Advising Information

Advisor Information

In-class accommodations are not the only way to assist students with disabilities at College of Charleston. We recognize that many of our students rely on their academic and faculty advisors for guidance during their studies. Below are some useful advising tips for working with students with disabilities.

General Awareness

  • Students are not required to disclose disability information to their advisor; depending on their needs/comfort level they may or may not disclose information to you about their disability.
  • Expect students with disabilities to meet the same standards of performance; they are here because of their abilities.
  • Two people with the same disability can be impacted by it very differently.
  • Students with temporary injuries may also be eligible to receive temporary accommodations through the Center for Disability Services (CDS)/SNAP.

Best Practices

Questions to ask students experiencing academic issues:

What specifically seems to be causing you the most difficulty (e.g., studying, exams, focusing in class, etc.)?”

Listen for specific behaviors that pose the greatest challenge for the student that are uncommon for most students. Sometimes students begin to recognize specific academic struggles as their norm and may go undiagnosed for years.

While the following statements are not definitive indicators of a disability, they could be a sign that something else is going on for the student:

  • It always takes me so much longer to finish my homework than my friends.
  • I have to read things several times and still don’t know what I’ve read.
  • I can’t take more than 9 credits and be successful.
  • I’ve always struggled in school.
  • I study for hours and know the information and then can’t show what I know on the test.
  • I never have enough time to finish my exam.

Have you struggled with this in the past?

If no, ask follow-up questions to determine what has changed recently that may be impacting the student academically.

If yes, ask about strategies they used in the past, and how they helped. Some students with disabilities learn strategies that help them overcome obstacles in the K-12 system, but they no longer produce the same results in college.

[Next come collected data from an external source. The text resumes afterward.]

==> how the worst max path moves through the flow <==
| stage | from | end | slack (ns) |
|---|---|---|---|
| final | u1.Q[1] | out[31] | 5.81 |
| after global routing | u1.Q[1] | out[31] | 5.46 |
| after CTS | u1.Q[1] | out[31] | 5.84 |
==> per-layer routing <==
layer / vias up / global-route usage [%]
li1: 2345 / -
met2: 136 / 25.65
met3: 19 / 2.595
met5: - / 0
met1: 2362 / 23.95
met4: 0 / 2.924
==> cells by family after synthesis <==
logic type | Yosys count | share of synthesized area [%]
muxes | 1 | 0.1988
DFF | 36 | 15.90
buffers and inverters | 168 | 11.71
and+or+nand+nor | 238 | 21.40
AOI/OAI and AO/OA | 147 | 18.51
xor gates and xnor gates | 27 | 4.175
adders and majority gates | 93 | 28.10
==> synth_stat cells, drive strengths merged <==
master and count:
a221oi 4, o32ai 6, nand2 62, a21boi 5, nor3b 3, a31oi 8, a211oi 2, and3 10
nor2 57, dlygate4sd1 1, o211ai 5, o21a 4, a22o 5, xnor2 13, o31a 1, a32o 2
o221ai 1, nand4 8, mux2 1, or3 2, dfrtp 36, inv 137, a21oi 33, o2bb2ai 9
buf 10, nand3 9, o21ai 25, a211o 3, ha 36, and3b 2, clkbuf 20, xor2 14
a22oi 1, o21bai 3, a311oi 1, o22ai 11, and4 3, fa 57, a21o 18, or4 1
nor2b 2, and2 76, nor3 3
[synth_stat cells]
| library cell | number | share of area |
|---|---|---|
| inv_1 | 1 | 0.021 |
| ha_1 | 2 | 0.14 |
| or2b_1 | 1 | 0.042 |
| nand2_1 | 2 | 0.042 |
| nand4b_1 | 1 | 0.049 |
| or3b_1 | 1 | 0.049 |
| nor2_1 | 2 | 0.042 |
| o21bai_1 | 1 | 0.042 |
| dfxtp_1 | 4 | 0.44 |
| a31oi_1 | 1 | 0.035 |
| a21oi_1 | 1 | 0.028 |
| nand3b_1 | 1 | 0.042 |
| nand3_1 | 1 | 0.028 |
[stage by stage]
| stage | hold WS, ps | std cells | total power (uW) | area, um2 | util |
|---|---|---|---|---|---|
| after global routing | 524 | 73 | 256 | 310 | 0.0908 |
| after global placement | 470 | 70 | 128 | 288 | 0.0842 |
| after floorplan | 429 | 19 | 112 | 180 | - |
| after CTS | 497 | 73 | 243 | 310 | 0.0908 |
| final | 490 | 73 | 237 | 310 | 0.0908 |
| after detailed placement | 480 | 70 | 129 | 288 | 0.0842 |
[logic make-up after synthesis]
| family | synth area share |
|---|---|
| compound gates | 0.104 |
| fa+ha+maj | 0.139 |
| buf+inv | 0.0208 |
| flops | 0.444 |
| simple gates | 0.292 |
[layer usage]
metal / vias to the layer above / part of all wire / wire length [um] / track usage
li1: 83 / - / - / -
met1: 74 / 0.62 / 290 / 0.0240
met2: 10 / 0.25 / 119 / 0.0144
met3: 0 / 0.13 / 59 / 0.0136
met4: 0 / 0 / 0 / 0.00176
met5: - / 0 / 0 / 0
==> flow/run.sh <==
#!/bin/bash
# OpenROAD 26Q1-2900-gdf79404cd8, Yosys 0.63+post, stock flow scripts
make -C /OpenROAD-flow-scripts/flow DESIGN_CONFIG=/design/flow/config.mk WORK_HOME=/design/flow/orfs finish
==> flow/config.mk <==
export PLATFORM = sky130hd
export DESIGN_NAME = traffic_light_controller
export DESIGN_NICKNAME = traffic_light_controller
export VERILOG_FILES = /design/flow/design.v
export SDC_FILE = /design/flow/constraint.sdc
export NUM_CORES = 4
export LEC_CHECK = 1
export CORE_AREA = 10 10 70 70
export DIE_AREA = 0 0 80 80
==> flow/constraint.sdc <==
current_design traffic_light_controller

set clk_period 1.4
set clk_io_pct 0.2

create_clock -name clk0 -period $clk_period [get_ports {clk}]

set non_clock_inputs [all_inputs -no_clocks]
set_input_delay [expr $clk_period * $clk_io_pct] -clock clk0 $non_clock_inputs
set_output_delay [expr $clk_period * $clk_io_pct] -clock clk0 [all_outputs]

Are you using any student support services/resources? What services/resources have you used?

If you are uncertain whether a student has a disability, mention CDS/SNAP along with the other campus resources like the Center for Student Learning, Center for Academic Performance and Persistence, and Counseling Center.

Students Using CDS/SNAP

If students list CDS/SNAP as one of the resources they use, or disclose that they have a disability, some useful questions are:

  • “Have you registered with CDS/SNAP for accommodations?”
  • “If you have been approved for specific classroom and/or testing accommodations, as identified on your Professor Notification Letter (PNL), are you using them in your classes this semester?”

Students are responsible for providing their PNL to their professor(s) each semester accommodations are needed. This should involve the student meeting with their professor as soon as possible during the semester to discuss their accommodation needs for that class.  

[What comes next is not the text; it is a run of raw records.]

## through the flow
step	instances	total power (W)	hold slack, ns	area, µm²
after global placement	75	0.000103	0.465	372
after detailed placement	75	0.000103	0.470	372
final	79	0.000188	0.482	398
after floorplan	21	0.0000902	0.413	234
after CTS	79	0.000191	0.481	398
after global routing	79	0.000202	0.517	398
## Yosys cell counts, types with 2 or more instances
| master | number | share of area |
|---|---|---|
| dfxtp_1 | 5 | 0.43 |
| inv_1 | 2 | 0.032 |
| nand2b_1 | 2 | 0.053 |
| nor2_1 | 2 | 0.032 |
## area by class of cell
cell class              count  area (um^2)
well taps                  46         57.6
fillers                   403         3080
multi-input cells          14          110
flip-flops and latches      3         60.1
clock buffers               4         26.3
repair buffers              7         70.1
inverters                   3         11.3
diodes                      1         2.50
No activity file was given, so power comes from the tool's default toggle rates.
--- design/flow/config.mk ---
export PLATFORM = sky130hd
export DESIGN_NAME = itcounts
export DESIGN_NICKNAME = itcounts
export VERILOG_FILES = /design/flow/design.v
export SDC_FILE = /design/flow/constraint.sdc
export NUM_CORES = 4
export LEC_CHECK = 1
export CORE_AREA = 10 10 70 70
export DIE_AREA = 0 0 80 80
--- design/flow/constraint.sdc ---
current_design itcounts

set clk_period 2.6
set clk_io_pct 0.2

create_clock -name clk0 -period $clk_period [get_ports {Clock}]

set non_clock_inputs [all_inputs -no_clocks]
set_input_delay [expr $clk_period * $clk_io_pct] -clock clk0 $non_clock_inputs
set_output_delay [expr $clk_period * $clk_io_pct] -clock clk0 [all_outputs]
--- design/flow/design.v ---
`timescale 1ns / 1ps
module itcounts(
    input Clock,
    input Reset,
    input En,
	 input [1:0]select,
    output reg [1:0] Counter_Out,
	 output reg out1
    );
	 always @ (posedge Clock)
	 begin : CounterBlock  
		if (Reset == 1'b1) 
		begin
			Counter_Out = 2'b00;
			out1 = 1'b1;
		end
		else if (En == 1'b1) 
		begin
			Counter_Out = Counter_Out + 1;
			if(Counter_Out == 2'b00)
			begin
			  out1 = 1'b1;
			end
		end
		if (select == 2'b00 && Counter_Out == 2'b01) 
		  begin
			out1 = 1'b0;
		  end
		else if (select == 2'b01 && Counter_Out == 2'b10) 
		  begin
			out1 = 1'b0;
		  end
		else if (select == 2'b10 && Counter_Out == 2'b11) 
		  begin
			out1 = 1'b0;
		  end
	 end
endmodule
--- design/flow/run.sh ---
#!/bin/bash
# OpenROAD 26Q1-2900-gdf79404cd8, Yosys 0.63+post, stock flow scripts
make -C /OpenROAD-flow-scripts/flow DESIGN_CONFIG=/design/flow/config.mk WORK_HOME=/design/flow/orfs finish
==> results_slide.txt <==
Run Summary

Run status
  – Status: complete, no violations

Final timing
  – Final hold viol count: 0
  – F_max: between 600 and 700 MHz
  – RSZ-0062 raised after global routing: no
  – Setup TNS: 0 ns
  – Clock Skew: 0.004602 ns
  – Final min period: 1.582 ns
  – Max Slew Vio Count: 0
  – Slew headroom: 81.53%
  – Least-Margin Pin Slew: 0.2754 ns
  – Fin crit share: 60.84%
  – Final Setup Violations: 0

Run
  – OpenROAD warning count: 25
  – Max Cap Viol: 0

Power and ir drop
  – Pleak: 0.1002 nW
  – Final Power: 0.0001671 W
  – Maximum VDD drop: 0.08872 mV
  – PwrDens: 549.5 nW/um^2

Global routing
  – Pin count of the biggest net entering global routing: 5
  – Total Routing Usage GR: 1.506%
  – Initial antenna violation count: 0
  – Total congestion overflow: 0
  – First-pass GRT wire length: 690 um
  – Vias in the first global route: 151

Final layout
  – Share of cells above drive strength 1: approximately 25%
  – Area grow syn2layout: 102.5%
  – Post-route cell area: around 300 sq um
  – Top cells excl fill/tap: clkdlybuf4s50_1, dfxtp_1, clkbuf_4, nor2_2, xnor2_1
  – Top logic cell by instance count in the layout: clkdlybuf4s50_1
  – Final Util: under 10%

Synth
  – Synth Area in Compound Gates: about an eighth
  – Yosys Instances: 13
  – Chip Area, Yosys: about 150 sq um
  – Mapped Avg Cell Area: 11.55 sq um
  – Post-synthesis adder-cell area fraction: under 10%
  – Yosys reg bits: 3
  – Area fraction in mux cells: 6.667%
  – Yosys warning tally: 1
  – Simple Share, Synth: 20.00%
  – Netlist cell types: 9
  – Cells after Synth: 13
  – Largest family of logic cells by area: simple AND/OR/NAND/NOR gates
  – Seq share, synth: 40.00%
  – Xor+xnor area frac: 11.67%
  – Syn Std Cell Area: 150.1 sq um

Clock tree
  – H-tree depth: 1
  – CTS tree: yes
  – Maximum buffer depth of the clock tree: 2
  – Postcts setup bufs: 0
  – Clk slew on worst S/H paths: ~0.04 ns
  – Late-Pin Clk Latency: 0.23 ns
  – Cts hold-fix bufs: 0
  – Clock root buffer: clkbuf_4
  – Num CTS Buffers: 3
  – Cts repair resizes: 0
  – Sink Count: 3

Die
  – # rows: 21
  – Die X-Extent: 80 um
  – Fp_density: ~4.4%
  – Die H: 80 um
  – IO Count: 8
  – Core area: 3416 sq um
  – Die area: between 6000 and 7000 sq um

Routing
  – Final WL: 450 um
  – Final ANT Viol Nets: 0
  – Vias/cell: between 2 and 2.5
  – DR pass1 iterations: 1
  – DR DRC count: 0
  – DRT iter0 DRCs: 0
  – Routed WL per cell: roughly 6.4 um
  – DR vias: about 140
  – Diode count: 0

Setup path
  – Reg2reg start: Counter_Out[0]$_DFF_P_
  – Crit-path max FO: 3
  – FF-to-FF path depth: 5
  – Critical path class: in -> reg
  – Critical Path AT: 1.73 ns
  – Max incr delay on CP: 0.53 ns
  – Slowest stage cell, crit path: clkdlybuf4s50_1
  – Critical path required time: 2.75 ns
  – Reg-to-reg setup timing slack: 1.31 ns
  – R2R Path End: out1$_SDFFE_PP0P_
  – CP endpoint: out1$_SDFFE_PP0P_
  – Worst Setup End Kind: flip-flop
  – Critical Path Source: En
  – Cells along the critical path: clkdlybuf4s50_1 > mux2i_1 > nor2_2 > and4bb_1 > a211oi_2
  – Startpoint Class: input pin

Placed design
  – Detailed placer's ending HPWL: 417.7 um
  – Final GP Congestion: 0.6686
  – IO Port Bufs: 7
  – Dpl cell area: ~280 sq um

Min path
  – Min-delay worst type: reg -> reg
worst min-delay path by stage:
| stage | startpoint | end | slack, ns | cells past startpoint |
|---|---|---|---|---|
| 4_1_cts | out1$_SDFFE_PP0P_ | out1$_SDFFE_PP0P_ | 0.57 | 2 |
| 5_1_grt | out1$_SDFFE_PP0P_ | out1$_SDFFE_PP0P_ | 0.59 | 2 |
| 6_report | out1$_SDFFE_PP0P_ | out1$_SDFFE_PP0P_ | 0.55 | 2 |
flip-flops by register name, summed over array words and instances (netlist names):
signal,cells
out1,1
Counter_Out,2
cell families after synthesis:
kind of cell	Yosys count
and+or+nand+nor	4
xor gates and xnor gates	2
DFF	3
AOI/OAI and AO/OA	2
adders and majority gates	1
muxes	1
power breakdown:
| part | total [W] | switching, W | internal, W |
|---|---|---|---|
| Sequential | 0.0000551 | 0.00000346 | 0.0000516 |
| Clock | 0.0000789 | 0.0000216 | 0.0000573 |
| Combinational | 0.0000332 | 0.0000114 | 0.0000217 |
Yosys cell counts:
cell type  instances  area (sq um)
nor2_2             2         12.51
mux2i_1            1         10.01
nor3_1             1         5.000
a211oi_1           1         7.510
xnor2_1            2         17.52
ha_1               1         12.51
a211oi_2           1         12.51
and4bb_1           1         12.51
dfxtp_1            3         60.06
metal layers:
layer,vias to the layer above,GRT usage [%],wire length [um]
li1,73,-,-
met1,65,0.9321,123
met2,2,2.889,285
met3,2,1.364,34
met4,0,0.5282,7
met5,-,0,0
critical path, delay by kind of cell:
family / cells / cell delay (ns)
simple gates: 2 / 0.27
buf+inv: 1 / 0.53
compound gates: 1 / 0.18
mux: 1 / 0.23
layout make-up:
cell class	instances	area (sq um)
Fill cell	410	3112
Multi-Input combinational cell	10	90.09
Timing Repair Buffer	7	70.07
Sequential cell	3	60.06
Tap cell	46	57.56
Clock buffer	4	26.28
metrics by stage:
step           instances  hold slack [ns]  setup WS [ns]
6_report              70           0.5533          1.018
5_1_grt               70           0.5937         0.9408
4_1_cts               70           0.5659         0.9880
3_5_place_dp          66           0.5575         0.7678
3_3_place_gp          66           0.5501         0.7849
2_1_floorplan         13           0.4864          1.373
No activity file was given, so power comes from the tool's default toggle rates.
File: run.sh
#!/bin/bash
# OpenROAD 26Q1-2900-gdf79404cd8, Yosys 0.63+post, stock flow scripts
make -C /OpenROAD-flow-scripts/flow DESIGN_CONFIG=/design/flow/config.mk WORK_HOME=/design/flow/orfs finish
File: design.v
module tmds_channel (
	clk_pixel,
	video_data,
	data_island_data,
	control_data,
	mode,
	tmds
);
	reg _sv2v_0;
	parameter signed [31:0] CN = 0;
	input wire clk_pixel;
	input wire [7:0] video_data;
	input wire [3:0] data_island_data;
	input wire [1:0] control_data;
	input wire [2:0] mode;
	output reg [9:0] tmds = 10'b1101010100;
	reg signed [4:0] acc = 5'sd0;
	reg [8:0] q_m;
	reg [9:0] q_out;
	wire [9:0] video_coding;
	assign video_coding = q_out;
	reg [3:0] N1D;
	reg signed [4:0] N1q_m07;
	reg signed [4:0] N0q_m07;
	always @(*) begin
		if (_sv2v_0)
			;
		N1D = ((((((video_data[0] + video_data[1]) + video_data[2]) + video_data[3]) + video_data[4]) + video_data[5]) + video_data[6]) + video_data[7];
		case (((((((q_m[0] + q_m[1]) + q_m[2]) + q_m[3]) + q_m[4]) + q_m[5]) + q_m[6]) + q_m[7])
			4'b0000: N1q_m07 = 5'sd0;
			4'b0001: N1q_m07 = 5'sd1;
			4'b0010: N1q_m07 = 5'sd2;
			4'b0011: N1q_m07 = 5'sd3;
			4'b0100: N1q_m07 = 5'sd4;
			4'b0101: N1q_m07 = 5'sd5;
			4'b0110: N1q_m07 = 5'sd6;
			4'b0111: N1q_m07 = 5'sd7;
			4'b1000: N1q_m07 = 5'sd8;
			default: N1q_m07 = 5'sd0;
		endcase
		N0q_m07 = 5'sd8 - N1q_m07;
	end
	reg signed [4:0] acc_add;
	integer i;
	always @(*) begin
		if (_sv2v_0)
			;
		if ((N1D > 4'd4) || ((N1D == 4'd4) && (video_data[0] == 1'd0))) begin
			q_m[0] = video_data[0];
			for (i = 0; i < 7; i = i + 1)
				q_m[i + 1] = q_m[i] ~^ video_data[i + 1];
			q_m[8] = 1'b0;
		end
		else begin
			q_m[0] = video_data[0];
			for (i = 0; i < 7; i = i + 1)
				q_m[i + 1] = q_m[i] ^ video_data[i + 1];
			q_m[8] = 1'b1;
		end
		if ((acc == 5'sd0) || (N1q_m07 == N0q_m07)) begin
			if (q_m[8]) begin
				acc_add = N1q_m07 - N0q_m07;
				q_out = {~q_m[8], q_m[8], q_m[7:0]};
			end
			else begin
				acc_add = N0q_m07 - N1q_m07;
				q_out = {~q_m[8], q_m[8], ~q_m[7:0]};
			end
		end
		else if (((acc > 5'sd0) && (N1q_m07 > N0q_m07)) || ((acc < 5'sd0) && (N1q_m07 < N0q_m07))) begin
			q_out = {1'b1, q_m[8], ~q_m[7:0]};
			acc_add = (N0q_m07 - N1q_m07) + (q_m[8] ? 5'sd2 : 5'sd0);
		end
		else begin
			q_out = {1'b0, q_m[8], q_m[7:0]};
			acc_add = (N1q_m07 - N0q_m07) - (~q_m[8] ? 5'sd2 : 5'sd0);
		end
	end
	always @(posedge clk_pixel) acc <= (mode != 3'd1 ? 5'sd0 : acc + acc_add);
	reg [9:0] control_coding;
	always @(*) begin
		if (_sv2v_0)
			;
		(* full_case, parallel_case *)
		case (control_data)
			2'b00: control_coding = 10'b1101010100;
			2'b01: control_coding = 10'b0010101011;
			2'b10: control_coding = 10'b0101010100;
			2'b11: control_coding = 10'b1010101011;
		endcase
	end
	reg [9:0] terc4_coding;
	always @(*) begin
		if (_sv2v_0)
			;
		(* full_case, parallel_case *)
		case (data_island_data)
			4'b0000: terc4_coding = 10'b1010011100;
			4'b0001: terc4_coding = 10'b1001100011;
			4'b0010: terc4_coding = 10'b1011100100;
			4'b0011: terc4_coding = 10'b1011100010;
			4'b0100: terc4_coding = 10'b0101110001;
			4'b0101: terc4_coding = 10'b0100011110;
			4'b0110: terc4_coding = 10'b0110001110;
			4'b0111: terc4_coding = 10'b0100111100;
			4'b1000: terc4_coding = 10'b1011001100;
			4'b1001: terc4_coding = 10'b0100111001;
			4'b1010: terc4_coding = 10'b0110011100;
			4'b1011: terc4_coding = 10'b1011000110;
			4'b1100: terc4_coding = 10'b1010001110;
			4'b1101: terc4_coding = 10'b1001110001;
			4'b1110: terc4_coding = 10'b0101100011;
			4'b1111: terc4_coding = 10'b1011000011;
		endcase
	end
	wire [9:0] video_guard_band;
	generate
		if ((CN == 0) || (CN == 2)) begin : genblk1
			assign video_guard_band = 10'b1011001100;
		end
		else begin : genblk1
			assign video_guard_band = 10'b0100110011;
		end
	endgenerate
	wire [9:0] data_guard_band;
	generate
		if ((CN == 1) || (CN == 2)) begin : genblk2
			assign data_guard_band = 10'b0100110011;
		end
		else begin : genblk2
			assign data_guard_band = (control_data == 2'b00 ? 10'b1010001110 : (control_data == 2'b01 ? 10'b1001110001 : (control_data == 2'b10 ? 10'b0101100011 : 10'b1011000011)));
		end
	endgenerate
	always @(posedge clk_pixel)
		case (mode)
			3'd0: tmds <= control_coding;
			3'd1: tmds <= video_coding;
			3'd2: tmds <= video_guard_band;
			3'd3: tmds <= terc4_coding;
			3'd4: tmds <= data_guard_band;
		endcase
	initial _sv2v_0 = 0;
endmodule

Students have the option of selecting what classes they would like to use eligible/approved accommodations in; they are not required to use approved accommodations.

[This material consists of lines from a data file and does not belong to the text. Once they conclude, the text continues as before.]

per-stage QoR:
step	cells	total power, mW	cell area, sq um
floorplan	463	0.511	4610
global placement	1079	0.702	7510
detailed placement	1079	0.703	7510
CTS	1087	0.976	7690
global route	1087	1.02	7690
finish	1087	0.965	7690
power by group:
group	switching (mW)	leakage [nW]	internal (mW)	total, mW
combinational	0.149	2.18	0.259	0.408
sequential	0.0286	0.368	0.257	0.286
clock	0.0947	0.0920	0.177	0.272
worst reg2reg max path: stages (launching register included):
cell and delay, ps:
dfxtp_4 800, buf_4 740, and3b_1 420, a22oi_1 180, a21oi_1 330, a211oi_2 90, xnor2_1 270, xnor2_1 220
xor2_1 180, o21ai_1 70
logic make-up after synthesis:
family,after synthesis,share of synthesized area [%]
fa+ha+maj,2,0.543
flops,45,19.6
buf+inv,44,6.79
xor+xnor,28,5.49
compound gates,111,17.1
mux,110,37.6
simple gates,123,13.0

Things to consider when developing a schedule

  • If the student’s disability impacts mobility: It may be difficult for students to have courses scheduled back-to-back because their disability may impact the ability to travel across campus quickly.
  • If the student’s disability impacts alertness or requires a student to take medication: If a medication affects a student’s ability to be alert during certain times in the day (e.g., in the morning) it may be helpful to take this into consideration during course scheduling.
  • If a student has a learning disability and/or AD/HD: The impacts of the disability may be lessened by the type of teaching style, course type, structure, and organization. If there are several different instructors teaching a course, it may be worth asking students if they have found a learning style that works best for them? Also, assisting students find balance in a course schedule can help make the semester more manageable. For example, a student with a reading disability may want to avoid taking several classes that require extensive reading and writing at the same time.

How do students register for accommodations with CDS/SNAP?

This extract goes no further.